`config.mk`:
```
export PLATFORM = sky130hd
export DESIGN_NAME = trng_csr
export DESIGN_NICKNAME = d
export VERILOG_FILES = /design/src/rtl/trng_csr_pkg.sv /design/src/rtl/trng_cfg_regs.sv /design/src/rtl/trng_evt_status.sv /design/src/rtl/trng_data_hold.sv /design/src/rtl/trng_csr.sv
export SDC_FILE = /design/constraint.sdc
export NUM_CORES = 1
export LEC_CHECK = 0
export ABC_AREA = 1
export BUFFER_PORTS_ARGS = -buffer_cell sky130_fd_sc_hd__buf_2
export CAP_MARGIN = 15
export CORE_AREA = 5 5 183 185
export DETAILED_ROUTE_END_ITERATION = 10
export DIE_AREA = 0 0 188 190
export GPL_ROUTABILITY_DRIVEN = 1
export PLACE_DENSITY = 0.75
export SLEW_MARGIN = 30
export SYNTH_ARGS = -nofsm -noshare
export SYNTH_HDL_FRONTEND = slang
export SYNTH_SLANG_ARGS = --single-unit
```
`constraint.sdc`:
```
create_clock -name clk -period 2.4 [get_ports clk]
set_input_delay 0.12 -clock clk [delete_from_list [all_inputs] [get_ports clk]]
set_output_delay 0.12 -clock clk [all_outputs]
set_load 0.01 [all_outputs]
```
`src/rtl/trng_csr_pkg.sv`:
```
package trng_csr_pkg;

  localparam int unsigned WORD_W = 32;

  // word-aligned register offsets (byte addresses)
  localparam int unsigned OFS_STAT   = 'h10;
  localparam int unsigned OFS_CTRL   = 'h14;
  localparam int unsigned OFS_CFG    = 'h18;
  localparam int unsigned OFS_ALM    = 'h1C;
  localparam int unsigned OFS_OSCEN  = 'h20;
  localparam int unsigned OFS_DETUNE = 'h24;
  localparam int unsigned OFS_AMASK  = 'h28;
  localparam int unsigned OFS_ASTOP  = 'h2C;
  localparam int unsigned OFS_OPT    = 'h78;
  localparam int unsigned OFS_REV    = 'h7C;

  localparam int unsigned CTRL_EN_BIT = 10;

  // bits of each register that store state
  localparam logic [WORD_W-1:0] CTRL_KEEP = 32'h0000_04FE;
  localparam logic [WORD_W-1:0] CFG_KEEP  = 32'hFFFF_00FF;
  localparam logic [WORD_W-1:0] ALM_KEEP  = 32'h0000_00FF;

  localparam int unsigned N_TUNE = 4;

  typedef enum logic [3:0] {
    SEL_NONE,
    SEL_DATA,
    SEL_STAT,
    SEL_CTRL,
    SEL_CFG,
    SEL_ALM,
    SEL_TUNE,
    SEL_OPT,
    SEL_REV
  } reg_sel_e;

endpackage

```
`src/rtl/trng_cfg_regs.sv`:
```
module trng_cfg_regs
  import trng_csr_pkg::*;
(
  input  logic              clk,
  input  logic              rst_n,
  input  logic              wr_en,
  input  reg_sel_e          sel,
  input  logic [1:0]        tune_idx,
  input  logic [WORD_W-1:0] wdata,
  output logic [WORD_W-1:0] ctrl_q,
  output logic [WORD_W-1:0] cfg_q,
  output logic [WORD_W-1:0] alm_q,
  output logic [WORD_W-1:0] tune_q [N_TUNE]
);

  logic [WORD_W-1:0] ctrl_d, cfg_d, alm_d;
  logic              ctrl_ce, cfg_ce, alm_ce;

  always_comb begin
    ctrl_ce = wr_en && (sel == SEL_CTRL);
    cfg_ce  = wr_en && (sel == SEL_CFG);
    alm_ce  = wr_en && (sel == SEL_ALM);
    ctrl_d  = wdata & CTRL_KEEP;
    cfg_d   = wdata & CFG_KEEP;
    alm_d   = wdata & ALM_KEEP;
  end

  always_ff @(posedge clk or negedge rst_n) begin
    if (!rst_n) begin
      ctrl_q <= '0;
      cfg_q  <= '0;
      alm_q  <= '0;
    end else begin
      if (ctrl_ce) ctrl_q <= ctrl_d;
      if (cfg_ce)  cfg_q  <= cfg_d;
      if (alm_ce)  alm_q  <= alm_d;
    end
  end

  // four full-width oscillator tuning registers
  for (genvar g = 0; g < N_TUNE; g++) begin : g_tune
    logic tune_ce;
    always_comb tune_ce = wr_en && (sel == SEL_TUNE) && (tune_idx == 2'(g));
    always_ff @(posedge clk or negedge rst_n) begin
      if (!rst_n)       tune_q[g] <= '0;
      else if (tune_ce) tune_q[g] <= wdata;
    end
  end

  p_ctrl_keep_r8: assert property (@(posedge clk) disable iff (!rst_n)
    (ctrl_q & ~CTRL_KEEP) == '0);

endmodule

```
`src/rtl/trng_evt_status.sv`:
```
module trng_evt_status #(
  parameter int unsigned N_EVT = 7
) (
  input  logic             clk,
  input  logic             rst_n,
  input  logic [N_EVT-1:0] evt_pulse,
  input  logic             clr_wr,
  input  logic [N_EVT-1:0] clr_mask,
  input  logic [N_EVT-1:0] irq_en,
  output logic [N_EVT-1:0] flags_q,
  output logic             irq
);

  logic [N_EVT-1:0] flags_d;

  for (genvar i = 0; i < N_EVT; i++) begin : g_flag
    // an arriving event outranks a same-cycle clear
    always_comb flags_d[i] = evt_pulse[i] | (flags_q[i] & ~(clr_wr & clr_mask[i]));

    always_ff @(posedge clk or negedge rst_n) begin
      if (!rst_n) flags_q[i] <= 1'b0;
      else        flags_q[i] <= flags_d[i];
    end

    p_evt_sets_r6: assert property (@(posedge clk) disable iff (!rst_n)
      evt_pulse[i] |=> flags_q[i]);

    p_w1c_clears_r5: assert property (@(posedge clk) disable iff (!rst_n)
      (clr_wr && clr_mask[i] && !evt_pulse[i]) |=> !flags_q[i]);

    p_sticky_r5: assert property (@(posedge clk) disable iff (!rst_n)
      (flags_q[i] && !(clr_wr && clr_mask[i])) |=> flags_q[i]);
  end

  always_comb irq = |(flags_q & irq_en);

endmodule

```
`src/rtl/trng_data_hold.sv`:
```
module trng_data_hold #(
  parameter int unsigned WORD_W  = 32,
  parameter int unsigned N_WORDS = 4
) (
  input  logic                        clk,
  input  logic                        rst_n,
  input  logic                        gen_en,
  input  logic                        src_valid,
  input  logic [WORD_W*N_WORDS-1:0]   src_data,
  input  logic                        ack_wr,
  output logic                        src_ready,
  output logic                        ready_q,
  output logic [WORD_W*N_WORDS-1:0]   words_q
);

  logic accept;
  logic ready_d;

  always_comb begin
    src_ready = gen_en & ~ready_q;
    accept    = src_valid & src_ready;
    if (accept)      ready_d = 1'b1;
    else if (ack_wr) ready_d = 1'b0;
    else             ready_d = ready_q;
  end

  always_ff @(posedge clk or negedge rst_n) begin
    if (!rst_n) ready_q <= 1'b0;
    else        ready_q <= ready_d;
  end

  for (genvar w = 0; w < N_WORDS; w++) begin : g_word
    always_ff @(posedge clk or negedge rst_n) begin
      if (!rst_n)      words_q[w*WORD_W +: WORD_W] <= '0;
      else if (accept) words_q[w*WORD_W +: WORD_W] <= src_data[w*WORD_W +: WORD_W];
    end
  end

  p_hold_r3: assert property (@(posedge clk) disable iff (!rst_n)
    ready_q |=> $stable(words_q));

  p_ready_after_take_r4: assert property (@(posedge clk) disable iff (!rst_n)
    $rose(ready_q) |-> $past(src_valid && src_ready));

endmodule

```
`src/rtl/trng_csr.sv`:
```
module trng_csr
  import trng_csr_pkg::*;
#(
  parameter int unsigned ADDR_W      = 8,
  parameter int unsigned N_WORDS     = 4,
  parameter int unsigned N_EVT       = 7,
  parameter int unsigned REV_MAJOR   = 2,
  parameter int unsigned REV_MINOR   = 3,
  parameter int unsigned REV_PATCH   = 4,
  parameter logic [31:0] OPTIONS_VAL = 32'h0
) (
  input  logic                        clk,
  input  logic                        rst_n,
  input  logic [ADDR_W-1:0]           bus_addr,
  input  logic                        bus_we,
  input  logic [WORD_W-1:0]           bus_wdata,
  output logic [WORD_W-1:0]           bus_rdata,
  input  logic                        src_valid,
  input  logic [WORD_W*N_WORDS-1:0]   src_data,
  output logic                        src_ready,
  input  logic [N_EVT-1:0]            fail_evt,
  output logic                        irq
);

  localparam int unsigned WA_W = ADDR_W - 2;
  localparam int unsigned IDX_W = (N_WORDS > 1) ? $clog2(N_WORDS) : 1;
  localparam logic [WORD_W-1:0] REV_VAL =
    {4'h0, 4'(REV_MAJOR), 4'(REV_MINOR), 4'(REV_PATCH), 16'h0};

  logic [WA_W-1:0]             word_addr;
  reg_sel_e                    sel;
  logic [1:0]                  tune_idx;
  logic [IDX_W-1:0]            data_idx;
  logic [WORD_W-1:0]           ctrl_q, cfg_q, alm_q;
  logic [WORD_W-1:0]           tune_q [N_TUNE];
  logic                        stat_wr;
  logic                        ready_q;
  logic [WORD_W*N_WORDS-1:0]   words_q;
  logic [N_EVT-1:0]            flags_q;
  logic [N_EVT-1:0]            irq_en;
  logic                        gen_en;
  logic [WORD_W-1:0]           stat_view;

  // address decode
  always_comb begin
    word_addr = bus_addr[ADDR_W-1:2];
    tune_idx  = bus_addr[3:2];
    data_idx  = bus_addr[IDX_W+1:2];
    if (32'(word_addr) < N_WORDS)                    sel = SEL_DATA;
    else if (32'(word_addr) == OFS_STAT >> 2)        sel = SEL_STAT;
    else if (32'(word_addr) == OFS_CTRL >> 2)        sel = SEL_CTRL;
    else if (32'(word_addr) == OFS_CFG >> 2)         sel = SEL_CFG;
    else if (32'(word_addr) == OFS_ALM >> 2)         sel = SEL_ALM;
    else if ((32'(word_addr) >= OFS_OSCEN >> 2) &&
             (32'(word_addr) <= OFS_ASTOP >> 2))     sel = SEL_TUNE;
    else if (32'(word_addr) == OFS_OPT >> 2)         sel = SEL_OPT;
    else if (32'(word_addr) == OFS_REV >> 2)         sel = SEL_REV;
    else                                             sel = SEL_NONE;
  end

  always_comb begin
    stat_wr = bus_we && (sel == SEL_STAT);
    gen_en  = ctrl_q[CTRL_EN_BIT];
    irq_en  = ctrl_q[N_EVT:1];
  end

  trng_cfg_regs u_cfg (
    .clk      (clk),
    .rst_n    (rst_n),
    .wr_en    (bus_we),
    .sel      (sel),
    .tune_idx (tune_idx),
    .wdata    (bus_wdata),
    .ctrl_q   (ctrl_q),
    .cfg_q    (cfg_q),
    .alm_q    (alm_q),
    .tune_q   (tune_q)
  );

  trng_data_hold #(.WORD_W(WORD_W), .N_WORDS(N_WORDS)) u_hold (
    .clk       (clk),
    .rst_n     (rst_n),
    .gen_en    (gen_en),
    .src_valid (src_valid),
    .src_data  (src_data),
    .ack_wr    (stat_wr && bus_wdata[0]),
    .src_ready (src_ready),
    .ready_q   (ready_q),
    .words_q   (words_q)
  );

  trng_evt_status #(.N_EVT(N_EVT)) u_evt (
    .clk       (clk),
    .rst_n     (rst_n),
    .evt_pulse (fail_evt),
    .clr_wr    (stat_wr),
    .clr_mask  (bus_wdata[N_EVT:1]),
    .irq_en    (irq_en),
    .flags_q   (flags_q),
    .irq       (irq)
  );

  // read mux
  always_comb begin
    stat_view = '0;
    stat_view[N_EVT:0] = {flags_q, ready_q};
    case (sel)
      SEL_DATA: bus_rdata = words_q[32'(data_idx)*WORD_W +: WORD_W];
      SEL_STAT: bus_rdata = stat_view;
      SEL_CTRL: bus_rdata = ctrl_q;
      SEL_CFG:  bus_rdata = cfg_q;
      SEL_ALM:  bus_rdata = alm_q;
      SEL_TUNE: bus_rdata = tune_q[tune_idx];
      SEL_OPT:  bus_rdata = OPTIONS_VAL;
      SEL_REV:  bus_rdata = REV_VAL;
      default:  bus_rdata = '0;
    endcase
  end

  p_no_take_disabled_r2: assert property (@(posedge clk) disable iff (!rst_n)
    !gen_en |-> !src_ready);

  p_no_take_pending_r2: assert property (@(posedge clk) disable iff (!rst_n)
    ready_q |-> !src_ready);

  p_irq_needs_enable_r7: assert property (@(posedge clk) disable iff (!rst_n)
    (irq_en == '0) |-> !irq);

endmodule

```
==> results of run 1 <==
-- cell families (layout without fill, tap and decap cells) --
group	count (synthesis)	in the layout	share of synthesized area, %
simple gates	787	787	22.9
mux	128	128	10.3
other cells	0	4	0
flops	304	304	54.2
buf+inv	148	529	5.23
compound gates	200	200	7.33
-- timing repair --
item / 4_1_cts / 5_1_grt
gates resized for setup: 0 / 0
endpoints found under the hold margin: 318 / 0
hold buffers: 166 / 0
-- sequential cells by signal, summed over array words and instances, names as in the netlist --
signal and count:
u_cfg.alm_q 8, u_cfg.cfg_q 24, u_cfg.ctrl_q 8, u_cfg.tune_q 128, u_evt.flags_q 7, u_hold.ready_q 1
u_hold.words_q 128
-- layer usage --
layer  wire length, um  vias up  track usage (%)  part of all wire [%]
met3              3190      138             5.50                   7.3
met2             21400      517             41.2                    49
met5                11        -                0                 0.025
li1                  -     5817                -                     -
met4              2160        2             11.1                   4.9
met1             17000     6053             29.7                    39
-- metrics by stage --
step,setup WS [ps],std cells
after floorplan,1010,1567
after global placement,263,2129
after detailed placement,171,2129
after CTS,362,2356
after global routing,237,2360
final,338,2360
-- layout make-up --
class	count	area (um^2)	share of cell area, %
Timing Repair Buffer	412	3110	17.0
Antenna cell	4	10.0	0.0549
Multi-Input combinational cell	1115	5700	31.2
Sequential cell	304	7610	41.7
Clock buffer	51	988	5.42
Tap cell	408	510	2.80
Clock inverter	10	104	0.570
Inverter	56	210	1.15
-- critical path: stages --
cell     delay, ps
buf_2          110
nor2_2         290
nand3_2        120
inv_1          520
o21ai_0        310
buf_4          230
nand3_1        100
buf_2          150
-- path summary, 6_finish.rpt --
| kind | start | end | slack [ps] | depth (start not counted) |
|---|---|---|---|---|
| max in group asynchronous | rst_n | u_hold.words_q[68]$_DFFE_PN0P_ | 1330 | 3 |
| min in group asynchronous | rst_n | u_hold.words_q[26]$_DFFE_PN0P_ | 230 | 2 |
| worst min-delay path | bus_wdata[5] | u_cfg.ctrl_q[5]$_DFFE_PN0P_ | 20 | 3 |
| worst min register to register | u_cfg.tune_q[8]$_DFFE_PN0P_ | u_cfg.tune_q[8]$_DFFE_PN0P_ | 480 | 2 |
| worst max-delay path | bus_addr[7] | bus_rdata[17] | 340 | 8 |
| worst max register to register | u_cfg.ctrl_q[10]$_DFFE_PN0P_ | u_hold.words_q[59]$_DFFE_PN0P_ | 620 | 5 |
-- where the power goes --
part,internal [mW],switching (mW),total (mW)
registers,5.92,0.447,6.36
clock network,3.07,2.07,5.14
logic,0.973,0.978,1.95
-- cells in the final DEF, fill, tap and decap left out, types with 27 or more instances in the layout --
cell           netlist  final
dlygate4sd3_1        0    166
nor2_1              54     54
nand3_1             91     91
clkbuf_16            0     37
inv_1               52     51
buf_2               40    209
mux2_2             128    128
nand2_1            601    600
buf_4                6     27
o21ai_0            157    157
dfrtp_1            304    304
==> results.json, run 1 <==
{
  "drt-total-wl_um": 43700,
  "syn_area_per_cell_um2": 8.95,
  "synth_area_leaders": "dfrtp_1 54%, nand2_1 16%, mux2_2 10%, o21ai_0 5.6%, nand3_1 3.2%",
  "cp-start-kind": "primary input",
  "synth-edff-count": 0,
  "initial_core_util_pct": 44.0,
  "power_mw": 13.5,
  "grt_pass1_vias": 12900,
  "post_cts_buffers": 0,
  "yosysWarnings": 0,
  "synth_ff_type": "dfrtp_1",
  "fillers": 2693,
  "synth.most_common_cell": "nand2_1",
  "status": "complete, no violations",
  "cts_tree": "built",
  "hold_path.class": "primary input to register",
  "cts_root_buf": "clkbuf_16",
  "crit_arrival_ps": 1940,
  "core.rowCount": 66,
  "core_mm2": 0.0319,
  "drt_iter0_markers": 1378,
  "slew_viol_final": 0,
  "die_x_um": 188,
  "p_per_area_mw_per_mm2": 738,
  "cts_num_sinks": 304,
  "final_design_area_no_fill_mm2": 0.0182,
  "whs_ps": 16.3,
  "htree_levels": 2,
  "dp_hpwl_um": 26700,
  "drive_above_1_share_pct": 23.0,
  "p_leak_nw": 9.46,
  "final-setup-viol-count": 0,
  "post_drt_wl_per_cell_um": 18.5,
  "drcViolationCount": 0,
  "maxCapViolCount": 0,
  "grt_max_degree": 87,
  "syn_nets": 1746,
  "syn2layout_area_growth_pct": 30.0,
  "async_reset_ff_share_pct": 100,
  "ant_nets": 0,
  "grt_overflow": 0,
  "grt_antenna_before_repair": 5,
  "vias": 12500,
  "die_y_um": 190,
  "rsz0062_at_grt": "no",
  "critical_path_class": "primary input to output pin",
  "final_util_pct": 57.2,
  "fin_crit_sh_pct": 85.9,
  "critPathRequiredTime_ps": 2280,
  "path_clk_slew_ps": 60,
  "clk_latency_ps": 510,
  "grt_use_total_pct": 24.3,
  "pin_count": 213,
  "gp_congestion": 0.812,
  "clock_skew_ps": 13.9,
  "dpl-instance-area_mm2": 0.0155,
  "grt_pass1_wl_um": 69900,
  "synthTopCellsByCount": "601 x nand2_1, 304 x dfrtp_1, 157 x o21ai_0",
  "worst_slew_pin_slew_ps": 938,
  "max_slew_margin_pct": 37.3,
  "hold_violations": 0,
  "vdd_drop_max_uv": 476,
  "io_buffers": 210,
  "period_minus_slack_ps": 2060,
  "cts_buffers": 34,
  "final_nets": 2102,
  "synth_area_mm2": 0.0140,
  "synth_top_area_cell": "dfrtp_1",
  "viasPerCell": 5.31,
  "synth_cell_types": 26,
  "dr.pass1.iters": 5,
  "die-area_mm2": 0.0357,
  "synthCells": 1567,
  "crit_path_max_fanout": 15,
  "clock.fmax_mhz": 485,
  "setup_tns_ps": 0,
  "endpoint_kind": "output pin",
  "ys_seq_area_share_pct": 54.2,
  "synth-seq-cells": 304,
  "cts_buffer_depth": 3,
  "synth_top_area_share_pct": 54.2
}
Note: power is estimated with default switching activity, not from simulation.
==> run 2, diff against run 1 <==
clock period = 2.5 ns   (was 2.4 ns; I/O delays follow)
==> run 2 against run 1 <==
Global-route usage grew 0.054 points. Clock skew shrank 1.1 ps. Clock power decreased by 1%. Flip-flop and latch count unchanged. Highest routed layer unchanged. Critical path type is now register to output pin.
==> results.json, run 2 (synthesized netlist as in run 1, its figures left out) <==
{
  "final_common_cell": "nand2_1",
  "drcViolationCount": 0,
  "drive_above_1_share_pct": 23.2,
  "grt_pass1_vias": 12900,
  "worstReg2RegStart": "u_cfg.ctrl_q[10]$_DFFE_PN0P_",
  "endpoint_kind": "output pin",
  "cts_buffers": 34,
  "period_minus_slack_ps": 1970,
  "grt_use_total_pct": 24.3,
  "clock.fmax_mhz": 509,
  "syn2layout_area_growth_pct": 30.1,
  "final_util_pct": 57.3,
  "fillers": 2689,
  "met1_usage_pct": 30.5,
  "power_mw": 13.1,
  "mostFrequentLayoutCells": "600 x nand2_1, 304 x dfrtp_1, 209 x buf_2",
  "hold_path.class": "primary input to register",
  "grt_max_degree": 73,
  "crit_path_max_fanout": 2,
  "ant_nets": 0,
  "rsz0062_at_grt": "no",
  "cts_tree": "built",
  "die_y_um": 190,
  "grt_overflow": 0,
  "critPathRequiredTime_ps": 2380,
  "initial_core_util_pct": 44.0,
  "startpoint": "u_hold.words_q[119]$_DFFE_PN0P_",
  "clk_latency_ps": 520,
  "cpMostUsedCell": "nand2_1",
  "max_slew_margin_pct": 55.1,
  "reg_top3": "u_cfg.tune_q: 128 flops, u_hold.words_q: 128 flops, u_cfg.cfg_q: 24 flops",
  "viasPerCell": 5.32,
  "cts_buffer_depth": 3,
  "core_mm2": 0.0319,
  "fin_crit_sh_pct": 78.6,
  "whs_ps": 27.0,
  "die_x_um": 188,
  "met2_usage_pct": 41.5,
  "grt_busiest_layer": "met2",
  "hold_violations": 0,
  "ctsResizeCount": 0,
  "drt_iter0_markers": 1161,
  "clock_skew_ps": 12.9,
  "cts_num_sinks": 304,
  "cp-start-kind": "register",
  "slew_viol_final": 0,
  "drt-total-wl_um": 43600,
  "htree_levels": 2,
  "grt_pass1_wl_um": 69700,
  "use_met3_pct": 4.64,
  "reg2reg_slack_ps": 770,
  "slowest_delay_ps": 440,
  "final_design_area_no_fill_mm2": 0.0183,
  "holdBufCountCts": 166,
  "p_per_area_mw_per_mm2": 715,
  "pin_count": 213,
  "path_clk_slew_ps": 60,
  "vias": 12500,
  "final_cells": 2352,
  "core.rowCount": 66,
  "die-area_mm2": 0.0357,
  "dpl_worst_slack_ps": 308,
  "crit_arrival_ps": 1840,
  "dp_cells": 2126,
  "dr.pass1.iters": 5,
  "status": "complete, no violations",
  "r2r-end": "u_hold.words_q[31]$_DFFE_PN0P_",
  "path_cells": "nand2_1 > nand2_1 > o21ai_0 > nand3_1 > buf_2",
  "worst_slew_pin_slew_ps": 673,
  "final_nets": 2099,
  "vdd_drop_max_uv": 497,
  "cp_slowest_cell": "o21ai_0",
  "post_drt_wl_per_cell_um": 18.5,
  "post_cts_buffers": 0,
  "reg2reg_depth": 5,
  "cts_root_buf": "clkbuf_16",
  "dp_hpwl_um": 26400,
  "dpl-instance-area_mm2": 0.0154,
  "critical_path_class": "register to output pin",
  "gp_congestion": 0.827,
  "maxCapViolCount": 0,
  "grt_antenna_before_repair": 3,
  "io_buffers": 210,
  "cp-endpoint": "bus_rdata[23]",
  "p_leak_nw": 9.48,
  "setup_slack_ps": 534,
  "final-setup-viol-count": 0,
  "setup_tns_ps": 0
}
==> run 2: changes by cell type in the layout (fill, tap and decap cells not counted), moves of 2 or more <==
cell	delta
clkbuf_1	-8
clkbuf_8	+8
buf_4	-3
clkbuf_16	-3
clkinv_2	-3
diode_2	-2
==> run 2: worst min path at each step <==
stage	start	end	slack (ps)	cells after the start
6_report	bus_wdata[10]	u_cfg.ctrl_q[10]$_DFFE_PN0P_	30	3
2_1_floorplan	rst_n	u_cfg.alm_q[0]$_DFFE_PN0P_	-170	0
5_1_grt	bus_wdata[10]	u_cfg.ctrl_q[10]$_DFFE_PN0P_	30	3
3_5_place_dp	rst_n	u_hold.words_q[26]$_DFFE_PN0P_	150	1
4_1_cts	bus_wdata[0]	u_cfg.cfg_q[0]$_DFFE_PN0P_	10	3
3_3_place_gp	rst_n	u_hold.words_q[26]$_DFFE_PN0P_	140	1
==> run 2: metal layers <==
metal  routed length (um)  share of wire [%]
met1                17200                 39
met2                21800                 50
met3                 2850                6.5
met4                 1690                3.9
met5                    7              0.016
==> run 2: power by group <==
part,switching (mW),total [mW],internal [mW]
sequential,0.424,6.11,5.68
clock,2.01,5.09,3.08
combinational,0.929,1.86,0.933
==> run 2: critical path: cells and delay by family, from the launching register on <==
family / cells / cell delay (ps)
AO/OA/AOI/OAI: 1 / 440
AND/OR/NAND/NOR: 3 / 330
buffers and inverters: 1 / 190
flip-flops: 1 / 380
==> run 2: final cells by class <==
| type | instances | area, um^2 | area share [%] |
|---|---|---|---|
| inverter | 56 | 210 | 1.15 |
| sequential | 304 | 7610 | 41.7 |
| timing repair buffer | 409 | 3080 | 16.9 |
| multi-input combinational | 1115 | 5700 | 31.2 |
| tap | 408 | 510 | 2.80 |
| antenna | 2 | 5.00 | 0.0274 |
| clock inverter | 10 | 144 | 0.788 |
| clock buffer | 48 | 993 | 5.44 |
==> run 3, diff against run 2 <==
PLACE_DENSITY = 0.77   (was 0.75)
clock period = 1.6 ns   (was 2.5 ns; I/O delays follow)
==> run 3 against run 2 <==
Clock-buffer cell count shrank 1. Sequential share of layout area decreased by 2.1 points. Non-clock buffer count up 70. Clock power grew 38%. Register-to-register slack got worse by 690 ps. First-iteration DRC count is 11% higher. Critical path type unchanged. Cell area up 5.2%. Via count rose by 5.0%. Global-route usage rose by 0.28 points. The run now ends with negative setup slack left. Power grew 52%.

REQUIREMENT -> Copy out each line of the data where the string "decreased" appears.

REPLY TO THE EXERCISE ->
Global-route usage grew 0.054 points. Clock skew shrank 1.1 ps. Clock power decreased by 1%. Flip-flop and latch count unchanged. Highest routed layer unchanged. Critical path type is now register to output pin.
Clock-buffer cell count shrank 1. Sequential share of layout area decreased by 2.1 points. Non-clock buffer count up 70. Clock power grew 38%. Register-to-register slack got worse by 690 ps. First-iteration DRC count is 11% higher. Critical path type unchanged. Cell area up 5.2%. Via count rose by 5.0%. Global-route usage rose by 0.28 points. The run now ends with negative setup slack left. Power grew 52%.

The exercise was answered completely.